Purchase data that is part of your unified profile will identify your in-store purchasers and send them messages that are customized to their experience. Valuable customer satisfaction data can be gained to improve the shopping experience, loyalty can be fostered by encouraging shoppers to return to the location, and you can facilitate a smooth transition for shoppers who want to make the switch to your site when researching their next purchase.

Store Abandonment Messaging

Product page and shopping cart abandonment messages are proven revenue boosters. This success should not be limited to your site!

Triggering a message when a shopper leaves a store will require some location-based technologies, which are becoming much more intuitive and cost-effective for every marketer, regardless of budget or resources.

The data science then comes into play when the shopper leaves the store without making a purchase. Data from the unified profile can be used to populate the message with the optimal incentive, relevant product recommendations, and align with the channel most likely to convert the shopper. Based on the customer’s behavioral data, the message can be targeted to the inbox or mobile app, or even be sent as an SMS text message.

Returned Goods Recovery

Expanded return policies have given shoppers the flexibility to purchase several products, knowing they will return some of the items. This lack of accounting for the negative impact on sales caused by returned items results in marketers using inflated revenue metrics to measure the performance of their marketing programs.

You should ask your marketing platform provider how you can account for this data in your reporting to get a more accurate picture of your conversions.

Returns are a fact of life for retailers, and with many offering customers the option to return goods in-store and online, marketers should seize these interactions as opportunities to encourage shoppers to come back and find the right item.

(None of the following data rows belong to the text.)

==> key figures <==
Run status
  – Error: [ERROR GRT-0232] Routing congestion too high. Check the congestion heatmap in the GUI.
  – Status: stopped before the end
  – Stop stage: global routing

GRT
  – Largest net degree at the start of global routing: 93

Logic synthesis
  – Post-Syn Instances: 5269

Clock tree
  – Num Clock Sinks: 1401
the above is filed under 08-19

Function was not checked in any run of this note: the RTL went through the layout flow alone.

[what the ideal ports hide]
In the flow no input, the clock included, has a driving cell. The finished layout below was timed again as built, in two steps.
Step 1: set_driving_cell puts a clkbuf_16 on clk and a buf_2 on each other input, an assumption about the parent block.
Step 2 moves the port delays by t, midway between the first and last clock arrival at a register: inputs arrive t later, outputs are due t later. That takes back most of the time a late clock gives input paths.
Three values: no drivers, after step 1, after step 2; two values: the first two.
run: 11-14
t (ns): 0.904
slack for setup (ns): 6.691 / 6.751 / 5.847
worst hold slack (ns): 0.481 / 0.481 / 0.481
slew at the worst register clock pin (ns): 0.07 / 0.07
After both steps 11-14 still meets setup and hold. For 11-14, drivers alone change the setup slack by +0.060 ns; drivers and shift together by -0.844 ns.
Context: an optimization exercise on an open-source flow, tuned for small area and a short achievable clock period. The choices shown serve that exercise and are no tape-out recipe. The RTL was checked by simulation tests, not by an equivalence proof against the original design. No activity file was given, so power comes from the tool's default toggle rates.

## alpha
// minifloat_pipe
module minifloat_pipe (
    input  wire        clk,
    input  wire        rst,
    input  wire        in_valid,
    input  wire [4:0]  op,
    input  wire [31:0] a,
    input  wire [31:0] b,
    output wire [31:0] y,
    output reg  [1:0]  st,
    output reg         out_valid
);
clock: 15.0 ns
lec_check: 0
cap_margin: 20
core_margin: 2
core_utilization: 50
cts_buf_list: sky130_fd_sc_hd__clkbuf_8
slew_margin: 20
standard.sh (not shown) runs the stock make flow with config.mk's settings and CLKGATE_MAP_FILE= SYNTH_SCRIPT=/design/flow/synth_recipe.tcl, a recipe that flattens the netlist after the stock synthesis.
==> flow/flow/run.sh <==
#!/bin/bash
set -euo pipefail
export BUFFER_PORTS_ARGS="-buffer_cell sky130_fd_sc_hd__buf_1"
bash standard.sh SETUP_SLACK_MARGIN=11 REMOVE_ABC_BUFFERS=1 finish > standard.log 2>&1
Modified inputs, beta compared to alpha
Settings: CTS_BUF_LIST no longer set, was sky130_fd_sc_hd__clkbuf_8; CORE_UTILIZATION now 40, was 50.
==> flow/flow/run.sh <==
#!/bin/bash
set -euo pipefail
export BUFFER_PORTS_ARGS="-buffer_cell sky130_fd_sc_hd__buf_1"
bash standard.sh SETUP_SLACK_MARGIN=11 finish > standard.log 2>&1
Findings:
beta has completed all stages; timing, DRC and antenna checks passed. When beta is measured against alpha, its power turns out about 9% higher. Number of buffer and inverter instances along the worst setup path ended up 1 higher on beta than on alpha. Summary of beta over alpha: shortest clock period the worst path allows after layout picked up an extra 0.011 ns, combinational power held, sequential cell area rose about 0.4%, total of clock buffers placed in the layout has increased, final cell count without fillers went up about 4%. On beta: critical path depth in cells is 7 higher than what alpha gave. Compared with alpha, beta shows worst setup margin lower by 0.011 ns.

* * *

## violet
minifloat_pipe, a different RTL version from the one above (not shown whole).
Size: roughly 700 cells after synthesis, about 92 flip-flops, ~110 I/O pins, about 0.0061 mm² of cells after synthesis.
clock: 15.0 ns
lec_check: 0
cap_margin: 20
core_margin: 2
core_utilization: 40
slew_margin: 20
==> flow/flow/run.sh <==
#!/bin/bash
set -euo pipefail
export BUFFER_PORTS_ARGS="-buffer_cell sky130_fd_sc_hd__buf_2"
bash standard.sh SETUP_SLACK_MARGIN=11 finish > standard.log 2>&1
violet went all the way through the flow, and no timing, DRC or antenna check failed.
Setup changes, violet to maple
--- a/flow/flow/run.sh
+++ b/flow/flow/run.sh
@@ -3 +3 @@
-export BUFFER_PORTS_ARGS="-buffer_cell sky130_fd_sc_hd__buf_2"
+export BUFFER_PORTS_ARGS="-buffer_cell sky130_fd_sc_hd__buf_1"
Notes after the runs:
Last weighted congestion value of the routability-driven placer: maple < violet. Per the comparison of maple with violet, clock network area share down 0.26 points; multi-input combinational area share up 1.1 points; placed instance area down 1.4%; number of buffers outside the clock class in the layout down 2. Looking at register area, maple sits 6.3 µm² below violet. Combinational logic power across maple and violet: no real change. Comparing transition time of the tightest slew-check pin for maple and violet, the smaller number came from maple. Re wire length: violet was higher than maple.
This design comes from an exercise in tuning for small area, a short achievable clock period and few clock cycles per item on the open sky130 flow, not from production work. Where RTL was checked, it was by simulation tests only, not by an equivalence proof against the original. Power is estimated from default activity; no workload was simulated.

## exp/ember
// fds_decoder
module fds_decoder (
    input  wire        clk,
    input  wire        rst,           
    input  wire [7:0]  cfg_q_t0,      
    input  wire [7:0]  cfg_q_t1,      
    input  wire [7:0]  cfg_q_t2,      
    input  wire [7:0]  cfg_q_t3,      
    input  wire [15:0] cfg_min_gap,   
    input  wire        in_valid,
    output wire        in_ready,
    input  wire [7:0]  in_data,
    output reg         out_valid,
    input  wire        out_ready,
    output reg  [1:0]  out_kind,
    output wire [31:0] out_data,
    output wire [31:0] out_pos
);
Size in the first run: about 780 cells after synthesis, about 150 flip-flops, roughly 0.0081 mm2 of cells after synthesis.
==> flow/config.mk <==
export PLATFORM = sky130hd
export DESIGN_NAME = fds_decoder
export DESIGN_NICKNAME = fds_decoder
export VERILOG_FILES = /design/flow/design.v
export SDC_FILE = /design/flow/constraint.sdc
export NUM_CORES = 4
export LEC_CHECK = 0
export CAP_MARGIN = 20
export CORE_MARGIN = 2
export CORE_UTILIZATION = 60
export CTS_BUF_LIST = sky130_fd_sc_hd__clkbuf_4 sky130_fd_sc_hd__clkbuf_8
export CTS_CLUSTER_DIAMETER = 60
export CTS_CLUSTER_SIZE = 30
export SLEW_MARGIN = 20
==> flow/constraint.sdc <==
create_clock -name core_clock -period 10.0 [get_ports {clk}]
set_input_delay 2.0000 -clock core_clock [delete_from_list [all_inputs] [get_ports {clk}]]
set_output_delay 2.0000 -clock core_clock [all_outputs]
set_load 0.01 [all_outputs]
standard.sh (not shown) runs the stock make flow with config.mk's settings and CLKGATE_MAP_FILE= SYNTH_SCRIPT=/design/flow/synth_recipe.tcl, a recipe that flattens the netlist after the stock synthesis.
==> flow/flow/run.sh <==
#!/bin/bash
set -euo pipefail
bash standard.sh \
  "BUFFER_PORTS_ARGS=-buffer_cell sky130_fd_sc_hd__buf_1" \
  "SETUP_SLACK_MARGIN=${FLOW_SETUP_MARGIN:-6.5}" \
  finish > standard_finish.log 2>&1
exp/ember completed; timing, DRC and antenna clean
Testbench counts of exp/ember, summed over its fixed seeds: cycles 728,934, items 728,725.
diff inputs: exp/ember => exp/garnet
- swapping sky130_fd_sc_hd__clkbuf_4 sky130_fd_sc_hd__clkbuf_8 for sky130_fd_sc_hd__clkbuf_16 in CTS_BUF_LIST
[summary]
- exp/garnet vs. exp/ember: number of cells traversed by the worst register-to-register path grew by 1, pin count of the biggest net entering global routing shows no meaningful change, die footprint now sits at about the same level, multi-input logic portion of the cell area saw a decrease.
- Diff exp/ember -> exp/garnet: sequential cell area stayed essentially flat, hold path depth essentially unchanged.
- exp/ember -> exp/garnet: wire length flat
- Against exp/ember, the final cell area of exp/garnet is higher.
What exp/amber does differently from exp/garnet at the input level:
- changing CTS_BUF_LIST from sky130_fd_sc_hd__clkbuf_16 to sky130_fd_sc_hd__clkbuf_8
- changing CTS_CLUSTER_DIAMETER from 60 to 150
- changing CTS_CLUSTER_SIZE from 30 to 50
### Flow results
Comparing exp/garnet against exp/amber, there is no change at all in height of the chip.
exp/amber ended with more share of total power consumed by net switching than exp/garnet.
For global-route usage, exp/garnet and exp/amber come out practically identical.
Going from exp/garnet to exp/amber, the static leakage was found to have gone down by about 2.2%.
exp/amber: power share of the combinational group is 1.8 points higher than what exp/garnet reported.
On clock network power share, the higher figure sits with exp/garnet, not exp/amber.
Compared exp/garnet against exp/amber; sequential power within noise.
Summary of exp/amber over exp/garnet: final routed wirelength across all metal layers saw little to no change; initial detailed-routing violation count saw an increase.
The inputs of exp/delta differ from those of exp/amber as listed below.
- changing CTS_CLUSTER_SIZE from 50 to 30
- changing CTS_BUF_LIST from sky130_fd_sc_hd__clkbuf_8 to sky130_fd_sc_hd__clkbuf_4 sky130_fd_sc_hd__clkbuf_8
- changing CORE_UTILIZATION from 60 to 40
- changing CTS_CLUSTER_DIAMETER from 150 to 60
==> run notes <==
In the metrics for exp/delta and exp/amber, the one carrying the higher die width is exp/delta. Delta (exp/delta minus exp/amber): setup slack climbed 0.028 ns; net switching power went down 0.037 mW; post-place instance area increased by about 1.4% relative to the old numbers.

========
fds_decoder again, from the RTL that the note above started with.
==> flow/config.mk <==
export PLATFORM = sky130hd
export DESIGN_NAME = fds_decoder
export DESIGN_NICKNAME = fds_decoder
export VERILOG_FILES = /design/flow/design.v
export SDC_FILE = /design/flow/constraint.sdc
export NUM_CORES = 4
export LEC_CHECK = 0
export CAP_MARGIN = 20
export CORE_MARGIN = 2
export CORE_UTILIZATION = 60
export CTS_BUF_LIST = sky130_fd_sc_hd__clkbuf_4 sky130_fd_sc_hd__clkbuf_8
export CTS_CLUSTER_DIAMETER = 60
export CTS_CLUSTER_SIZE = 30
export SLEW_MARGIN = 20
==> flow/constraint.sdc <==
create_clock -name core_clock -period 10.0 [get_ports {clk}]
set_input_delay 2.0000 -clock core_clock [delete_from_list [all_inputs] [get_ports {clk}]]
set_output_delay 2.0000 -clock core_clock [all_outputs]
set_load 0.01 [all_outputs]
==> flow/flow/run.sh <==
#!/bin/bash
set -euo pipefail
here=$(pwd)
RS_SLACK=6.6 RS_DEPTH=4 bash standard.sh \
  "BUFFER_PORTS_ARGS=-buffer_cell sky130_fd_sc_hd__buf_1" \
  "SETUP_SLACK_MARGIN=6.5" \
  "POST_FLOORPLAN_TCL=$here/flow/restructure.tcl" \
  finish > standard_finish.log 2>&1
==> flow/flow/restructure.tcl <==
# Run after floorplan: re-map the logic cones of the slowest paths for delay
# with OpenROAD's restructure (ABC on the cones, with real timing).
set lib [lindex $::env(LIB_FILES) 0]
set lo [join $::env(TIELO_CELL_AND_PORT) /]
set hi [join $::env(TIEHI_CELL_AND_PORT) /]
file mkdir $::env(OBJECTS_DIR)/rmp
restructure -target timing -slack_threshold $::env(RS_SLACK) -depth_threshold $::env(RS_DEPTH) \
  -liberty_file $lib -tielo_port $lo -tiehi_port $hi \
  -work_dir $::env(OBJECTS_DIR)/rmp -abc_logfile $::env(LOG_DIR)/rmp_abc.log
report_design_area
Testbench counts at the start, summed over its fixed seeds: cycles 728,934, items 728,725.
Edit:
==> flow/flow/run.sh (replaced) <==
#!/bin/bash
set -euo pipefail
bash standard.sh \
  "BUFFER_PORTS_ARGS=-buffer_cell sky130_fd_sc_hd__buf_1" \
  "SETUP_SLACK_MARGIN=${FLOW_SETUP_MARGIN:-6.9}" \
  finish > standard_finish.log 2>&1
removed: flow/flow/restructure.tcl
Effect: Power rose by 5.2%. Maximum frequency fell by 1.9%. Design area rose by 4.8%. Sequential cell count is unchanged. First-iteration DRC count rose by 40%. Die area stays the same. Wire length rose by 2.6%. Non-clock buffer count rose by 13.

========
Another version of the RTL of fds_decoder (not shown whole).
Size: about 770 cells after synthesis, roughly 150 flip-flops, ~130 I/O pins, ~8100 um^2 of cells after synthesis.
==> flow/config.mk <==
export PLATFORM = sky130hd
export DESIGN_NAME = fds_decoder
export DESIGN_NICKNAME = fds_decoder
export VERILOG_FILES = /design/flow/design.v
export SDC_FILE = /design/flow/constraint.sdc
export NUM_CORES = 4
export LEC_CHECK = 0
export CAP_MARGIN = 20
export CORE_MARGIN = 2
export CORE_UTILIZATION = 60
export CTS_BUF_LIST = sky130_fd_sc_hd__clkbuf_4 sky130_fd_sc_hd__clkbuf_8
export CTS_CLUSTER_DIAMETER = 60
export CTS_CLUSTER_SIZE = 30
export SLEW_MARGIN = 20
==> flow/constraint.sdc <==
create_clock -name core_clock -period 10.0 [get_ports {clk}]
set_input_delay 2.0000 -clock core_clock [delete_from_list [all_inputs] [get_ports {clk}]]
set_output_delay 2.0000 -clock core_clock [all_outputs]
set_load 0.01 [all_outputs]
==> flow/flow/run.sh <==
#!/bin/bash
set -euo pipefail
bash standard.sh \
  "BUFFER_PORTS_ARGS=-buffer_cell sky130_fd_sc_hd__buf_1" \
  "SETUP_SLACK_MARGIN=${FLOW_SETUP_MARGIN:-6.9}" \
  finish > standard_finish.log 2>&1
Testbench counts at the start, summed over its fixed seeds: cycles 729,154, items 728,725.
Edit:
==> flow/flow/run.sh (replaced) <==
#!/bin/bash
set -euo pipefail
bash standard.sh \
  "BUFFER_PORTS_ARGS=-buffer_cell sky130_fd_sc_hd__buf_1" \
  "SETUP_SLACK_MARGIN=${FLOW_SETUP_MARGIN:-6.7}" \
  finish > standard_finish.log 2>&1
Global-route usage falls by 1.4 points.
Synthesized cell count does not change.
Sequential power hardly moves.
Final cell count is lower by 0.99%.
Cell area came out lower by 2.5%.
Critical path depth goes down by 1.
Routed wire length is lower by 4.1%.
Synthesized area is unchanged.
Power went down by 2.0%.
Edit:
==> flow/flow/run.sh (replaced) <==
#!/bin/bash
set -euo pipefail
bash standard.sh \
  "BUFFER_PORTS_ARGS=-buffer_cell sky130_fd_sc_hd__buf_1" \
  "SETUP_SLACK_MARGIN=${FLOW_SETUP_MARGIN:-6.5}" \
  finish > standard_finish.log 2>&1
Settings changed: CORE_UTILIZATION 60 to 75.
The changed run completed with no timing, DRC or antenna violations. Global-route usage goes up by 7.2 points. Non-clock buffer count goes down by 22. Wire length goes up by about 2.8%. Setup slack loses 47 ps. Critical path depth stays the same. Sequential power barely changes. First-iteration DRC count goes down by 16%. Die area goes down by 19%.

Product recommendations based on the initial purchase that included the return, combined with previous shopping behavioral data, channel preferences, and other site behavior can be used to create an engaging email that encourages the shopper to reengage with your brand.

Conclusion

The days of building marketing messages meant to usher your shoppers along the purchase path are gone. The dynamics of customer loyalty are shifting, and marketers must move beyond marketing to these specific moments in the customer lifecycle.

To truly innovate and meet the ever-increasing consumer expectations for relevant interactions across channels and devices, marketers must rethink how the data they collect is used to build a full picture of the customer. Marketing messages must go beyond the traditional concepts of a segmentation strategy and automating messages along the customer lifecycle to truly speak to the individual.

To succeed in this new era of commerce, marketers will need to rely on more sophisticated data science and predictive modelling that can provide actionable insights beyond the limits of the human brain.